Miedema believes the power imbalance in supplier-buyer relationships has exacerbated this crisis. She says suppliers know buyers could source garments elsewhere, because the industry is designed for flexibility and low prices. So suppliers must agree to buyers’ terms.

Gooch says this makes ‘private law completely inappropriate in this space’. She says the threat of lost custom for factories is overwhelming and eliminates the possibility of suppliers making use of their legal rights.

Vanpeperstraete adds, ‘suppliers would also have to face up to costs associated with transnational litigation, because most contracts have specified jurisdiction in the country where the buyer is headquartered.’

‘This crisis is the result of pre-pandemic industry failings and a race to the bottom that has made it impossible to protect workers,’ says Miedema. She argues that ‘due diligence should be set down in law so that countries can hold these companies accountable’.

At the international level, the European Commissioner for Justice has announced that the European Commission will introduce ‘mandatory corporate environmental and human rights due diligence’ across all sectors in 2021.

Vanpeperstraete points out that established guidance like the UN’s Guiding Principles on Business and Human Rights reflect a clear policy decision to limit corporate responsibility to do no harm, and it remains the state responsibility to fulfil rights. He says the Traidcraft Exchange is calling for legislation outlawing unfair trading practices at the core of the industry.

Els de Wind tells Global Insight that these companies must face more accountability than reputational damage and fines. She believes ‘legislation needs more teeth to tackle multinational companies’.

Elise Groulx-Diggs is Co-Chair of the IBA Business Human Rights Committee and a Washington, DC-based associate tenant at Doughty Street Chambers. She says ‘Covid-19 exposed issues that do not fit into conventional frameworks of national employment law, labour law and public health law. None of these problems exist in isolation. This needs to be addressed at every level, including the advancement of mandatory due diligence frameworks and bilateral investment treaties between supplier and buyer countries’.

In the meantime, Nova suggests that ‘suppliers acting collectively could be effective, especially across countries, because then they would have a lot of leverage. But buyer strategies have been to divide and conquer’.

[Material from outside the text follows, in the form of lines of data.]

--- config.mk ---
export PLATFORM = sky130hd
export DESIGN_NAME = itsp_isqrt
export DESIGN_NICKNAME = d
export VERILOG_FILES = /design/src/rtl/itsp_pkg.sv /design/src/rtl/itsp_isqrt.sv
export SDC_FILE = /design/constraint.sdc
export NUM_CORES = 1
export LEC_CHECK = 0
export BUFFER_PORTS_ARGS = -buffer_cell sky130_fd_sc_hd__buf_2
export CORE_MARGIN = 1.5
export CORE_UTILIZATION = 40
export DETAILED_ROUTE_END_ITERATION = 6
export PLACE_DENSITY = 0.57
export SYNTH_ARGS = -nofsm -noshare
export SYNTH_HDL_FRONTEND = slang
export SYNTH_SLANG_ARGS = --single-unit
--- constraint.sdc ---
create_clock -name clk -period 10.9 [get_ports clk]
set_input_delay 2.18 -clock clk [delete_from_list [all_inputs] [get_ports clk]]
set_output_delay 2.18 -clock clk [all_outputs]
set_load 0.02 [all_outputs]
--- src/rtl/itsp_pkg.sv ---
// Shared types and constants for the IMU tilt and scale publisher.
// No dependencies; used by every module under rtl/.
package itsp_pkg;

  localparam int ANGLE_ITERATIONS = 16;
  localparam int ATAN_ENTRIES     = 24;
  localparam int CORDIC_STAGES    =
    (ANGLE_ITERATIONS < ATAN_ENTRIES) ? ANGLE_ITERATIONS : ATAN_ENTRIES;

  localparam int X_W     = 24;  // CORDIC x/y datapath
  localparam int Z_W     = 26;  // angle accumulator, 2^-16 degree
  localparam int ANGLE_W = 18;  // angle in 1/256 degree before clamping
  localparam int SHIFT_W = 5;
  localparam int ATAN_W  = 22;

  localparam logic [ATAN_W-1:0] ATAN_TAB [ATAN_ENTRIES] = '{
    22'd2949120, 22'd1740967, 22'd919879, 22'd466945, 22'd234379, 22'd117304,
    22'd58666, 22'd29335, 22'd14668, 22'd7334, 22'd3667, 22'd1833,
    22'd917, 22'd458, 22'd229, 22'd115, 22'd57, 22'd29,
    22'd14, 22'd7, 22'd4, 22'd2, 22'd1, 22'd0
  };

  localparam logic signed [Z_W-1:0] Z_PLUS_90  = 26'sd5898240;
  localparam logic signed [Z_W-1:0] Z_MINUS_90 = -26'sd5898240;
  localparam logic signed [ANGLE_W-1:0] ANG_180 = 18'sd46080;
  localparam logic signed [ANGLE_W-1:0] ANG_90  = 18'sd23040;

  // Square root of (ax^2 + az^2) * 256
  localparam int RAD_W      = 40;
  localparam int ROOT_W     = 20;
  localparam int SQRT_STEPS = 20;
  localparam int SQRT_CNT_W = 5;

  // floor(n / 131) = (n * GYRO_RECIP) >> 32 for n < 2^24
  localparam logic [24:0] GYRO_RECIP = 25'd32786010;
  localparam logic [23:0] GYRO_HALF  = 24'd65;
  // floor(n / 34000) = (n * TEMP_RECIP) >> 47 for n < 2^31
  localparam logic [31:0] TEMP_RECIP  = 32'd4139337893;
  localparam logic [30:0] TEMP_HALF   = 31'd17000;
  localparam logic signed [31:0] TEMP_SCALE  = 32'sd25600;
  localparam logic signed [31:0] TEMP_OFFSET = 32'sd317957120;

  localparam logic [9:0] PERIOD_BASE_MS    = 10'd1000;
  localparam logic [9:0] PERIOD_DEFAULT_MS = 10'd10;
  localparam logic [9:0] RATE_RESET_HZ     = 10'd100;
  localparam int PDIV_CNT_W = 4;

  localparam logic CFG_ENABLE = 1'b0;
  localparam logic CFG_RATE   = 1'b1;

  typedef struct packed {
    logic signed [X_W-1:0]     x;
    logic signed [X_W-1:0]     y;
    logic signed [Z_W-1:0]     z;
    logic                      spec;
    logic signed [ANGLE_W-1:0] spec_val;
  } cordic_stage_t;

endpackage

--- src/rtl/itsp_isqrt.sv ---
// Integer square root, two radicand bits per cycle.
// Depends on itsp_pkg.
module itsp_isqrt (
  input  logic                          clk,
  input  logic                          rst,
  input  logic                          start,
  input  logic [itsp_pkg::RAD_W-1:0]    radicand,
  output logic                          done,
  output logic [itsp_pkg::ROOT_W-1:0]   root
);

  logic [itsp_pkg::RAD_W-1:0]      rem;
  logic [itsp_pkg::RAD_W-1:0]      res;
  logic [itsp_pkg::RAD_W-1:0]      bitv;
  logic [itsp_pkg::SQRT_CNT_W-1:0] cnt;
  logic                            busy;
  logic [itsp_pkg::RAD_W-1:0]      trial;

  assign trial = res + bitv;
  assign root  = res[itsp_pkg::ROOT_W-1:0];

  always_ff @(posedge clk) begin
    if (rst) begin
      busy <= 1'b0;
      done <= 1'b0;
      cnt  <= '0;
    end else begin
      done <= 1'b0;
      if (start) begin
        busy <= 1'b1;
        cnt  <= itsp_pkg::SQRT_CNT_W'(itsp_pkg::SQRT_STEPS - 1);
      end else if (busy) begin
        cnt <= cnt - 1'b1;
        if (cnt == 0) begin
          busy <= 1'b0;
          done <= 1'b1;
        end
      end
    end
  end

  always_ff @(posedge clk) begin
    if (start) begin
      rem  <= radicand;
      res  <= '0;
      bitv <= itsp_pkg::RAD_W'(1) << (itsp_pkg::RAD_W - 2);
    end else if (busy) begin
      if (rem >= trial) begin
        rem <= rem - trial;
        res <= (res >> 1) + bitv;
      end else begin
        res <= res >> 1;
      end
      bitv <= bitv >> 2;
    end
  end

endmodule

The Bangladesh Garment Manufacturers and Exporters Association (BGMEA) recently threatened to ban Edinburgh Woollen Mill (EWM) from placing orders with members in Bangladesh, alleging that EWM was taking ‘undue advantage’ of Covid-19 and requesting up to 70 per cent discounts from suppliers.

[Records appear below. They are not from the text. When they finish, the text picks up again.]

<file path="config.mk">
export PLATFORM = sky130hd
export DESIGN_NAME = http_chunked_body_decoder_core
export DESIGN_NICKNAME = d
export VERILOG_FILES = /design/src/hw/rtl/hcbd_pkg.sv /design/src/hw/rtl/http_chunked_body_decoder_core.sv /design/src/hw/rtl/hcbd_parser.sv /design/src/hw/rtl/hcbd_out_reg.sv
export SDC_FILE = /design/constraint.sdc
export NUM_CORES = 1
export LEC_CHECK = 0
export BUFFER_PORTS_ARGS = -buffer_cell sky130_fd_sc_hd__buf_2
export CAP_MARGIN = 20
export CORE_ASPECT_RATIO = 0.6
export CORE_MARGIN = 4
export CORE_UTILIZATION = 25
export CTS_CLUSTER_SIZE = 12
export DETAILED_ROUTE_END_ITERATION = 10
export PLACE_DENSITY = 0.5
export SLEW_MARGIN = 20
export SYNTH_ARGS = -nofsm -noshare
export SYNTH_HDL_FRONTEND = slang
export SYNTH_HIERARCHICAL = 1
export SYNTH_SLANG_ARGS = --single-unit
</file>
<file path="constraint.sdc">
create_clock -name clock -period 6.9 [get_ports clock]
set_input_delay 1.38 -clock clock [delete_from_list [all_inputs] [get_ports clock]]
set_output_delay 1.38 -clock clock [all_outputs]
set_load 0.05 [all_outputs]
</file>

EWM was not available to comment but elsewhere told media that ‘when this global crisis hit, [it] had already paid for the majority of future stock’. Since then, it has ‘had productive discussions with individual suppliers about remaining stock’.

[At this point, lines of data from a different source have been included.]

==> src/rtl/gpec_pkg.sv <==
// Package of types, codes and constants for the port change detector.
`timescale 1ns / 1ps

package gpec_pkg;

	localparam int PORT_WIDTH_DEF = 16;
	localparam int QUEUE_DEPTH    = 2;

	// Operation codes.
	localparam logic [2:0] OP_WRITE_PORT = 3'd0;
	localparam logic [2:0] OP_WRITE_PIN  = 3'd1;
	localparam logic [2:0] OP_READ_PIN   = 3'd2;
	localparam logic [2:0] OP_READ_PORT  = 3'd3;
	localparam logic [2:0] OP_RESET_PORT = 3'd4;
	localparam logic [2:0] OP_SCAN       = 3'd5;

	// Result kinds.
	localparam logic [1:0] KIND_SENT  = 2'd0;
	localparam logic [1:0] KIND_PORT  = 2'd1;
	localparam logic [1:0] KIND_PIN   = 2'd2;
	localparam logic [1:0] KIND_EVENT = 2'd3;

	typedef struct packed {
		logic [2:0]  operation;
		logic [15:0] port_value;
		logic [3:0]  pin_index;
		logic        pin_level;
	} in_item_t;

	typedef struct packed {
		logic [1:0]  result_kind;
		logic [15:0] port_word;
		logic [3:0]  pin_number;
		logic        level_out;
		logic        last;
	} out_item_t;

	// One job handed from the front end to the back end.
	typedef struct packed {
		logic        scan;
		logic [1:0]  kind;
		logic [15:0] word;
		logic [3:0]  pin;
		logic        level;
		logic [15:0] changed;
	} job_t;

endpackage

==> src/rtl/gpec_queue.sv <==
// Short job queue between the front end and the back end.
`timescale 1ns / 1ps

module gpec_queue (
	input  logic            clk,
	input  logic            arst_n,
	input  logic            push,
	input  gpec_pkg::job_t  push_job,
	output logic            full,
	input  logic            pop,
	output logic            avail,
	output gpec_pkg::job_t  head
);

	localparam int DEPTH = gpec_pkg::QUEUE_DEPTH;
	localparam int PTR_W = (DEPTH > 1) ? $clog2(DEPTH) : 1;
	localparam int CNT_W = $clog2(DEPTH + 1);

	gpec_pkg::job_t    mem_q [DEPTH];
	logic [PTR_W-1:0]  wr_ptr_q;
	logic [PTR_W-1:0]  rd_ptr_q;
	logic [CNT_W-1:0]  count_q;
	logic              do_push;
	logic              do_pop;

	assign full    = (count_q == CNT_W'(DEPTH));
	assign avail   = (count_q != '0);
	assign head    = mem_q[rd_ptr_q];
	assign do_push = push && !full;
	assign do_pop  = pop && avail;

	always_ff @(posedge clk) begin
		if (do_push) begin
			mem_q[wr_ptr_q] <= push_job;
		end
	end

	always_ff @(posedge clk or negedge arst_n) begin
		if (!arst_n) begin
			wr_ptr_q <= '0;
			rd_ptr_q <= '0;
			count_q  <= '0;
		end else begin
			if (do_push) begin
				wr_ptr_q <= (wr_ptr_q == PTR_W'(DEPTH - 1)) ? '0 : wr_ptr_q + 1'b1;
			end
			if (do_pop) begin
				rd_ptr_q <= (rd_ptr_q == PTR_W'(DEPTH - 1)) ? '0 : rd_ptr_q + 1'b1;
			end
			if (do_push && !do_pop) begin
				count_q <= count_q + 1'b1;
			end else if (do_pop && !do_push) begin
				count_q <= count_q - 1'b1;
			end
		end
	end

endmodule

The BGMEA also raised awareness about the actions of other buyers, reaching Western media. Nova says ‘once this became a public issue, companies shifted. Consumers have power, and the only advantage that suppliers have is that brand reputation matters, and right now they can’t defend what they’re doing’.

After a surge of bad publicity, some companies like Primark took action to address cancellations. A Primark spokesperson told Global Insight that thanks to ‘other cost savings’, Primark had committed to paying for an additional £370m of orders – meaning all orders previously planned for handover by 17 April are accounted for.

‘The solution has to be collective and come from sectors, not individual companies. Individual decisions can’t help with systemic problems and that’s where reform is needed’, highlights Groulx-Diggs.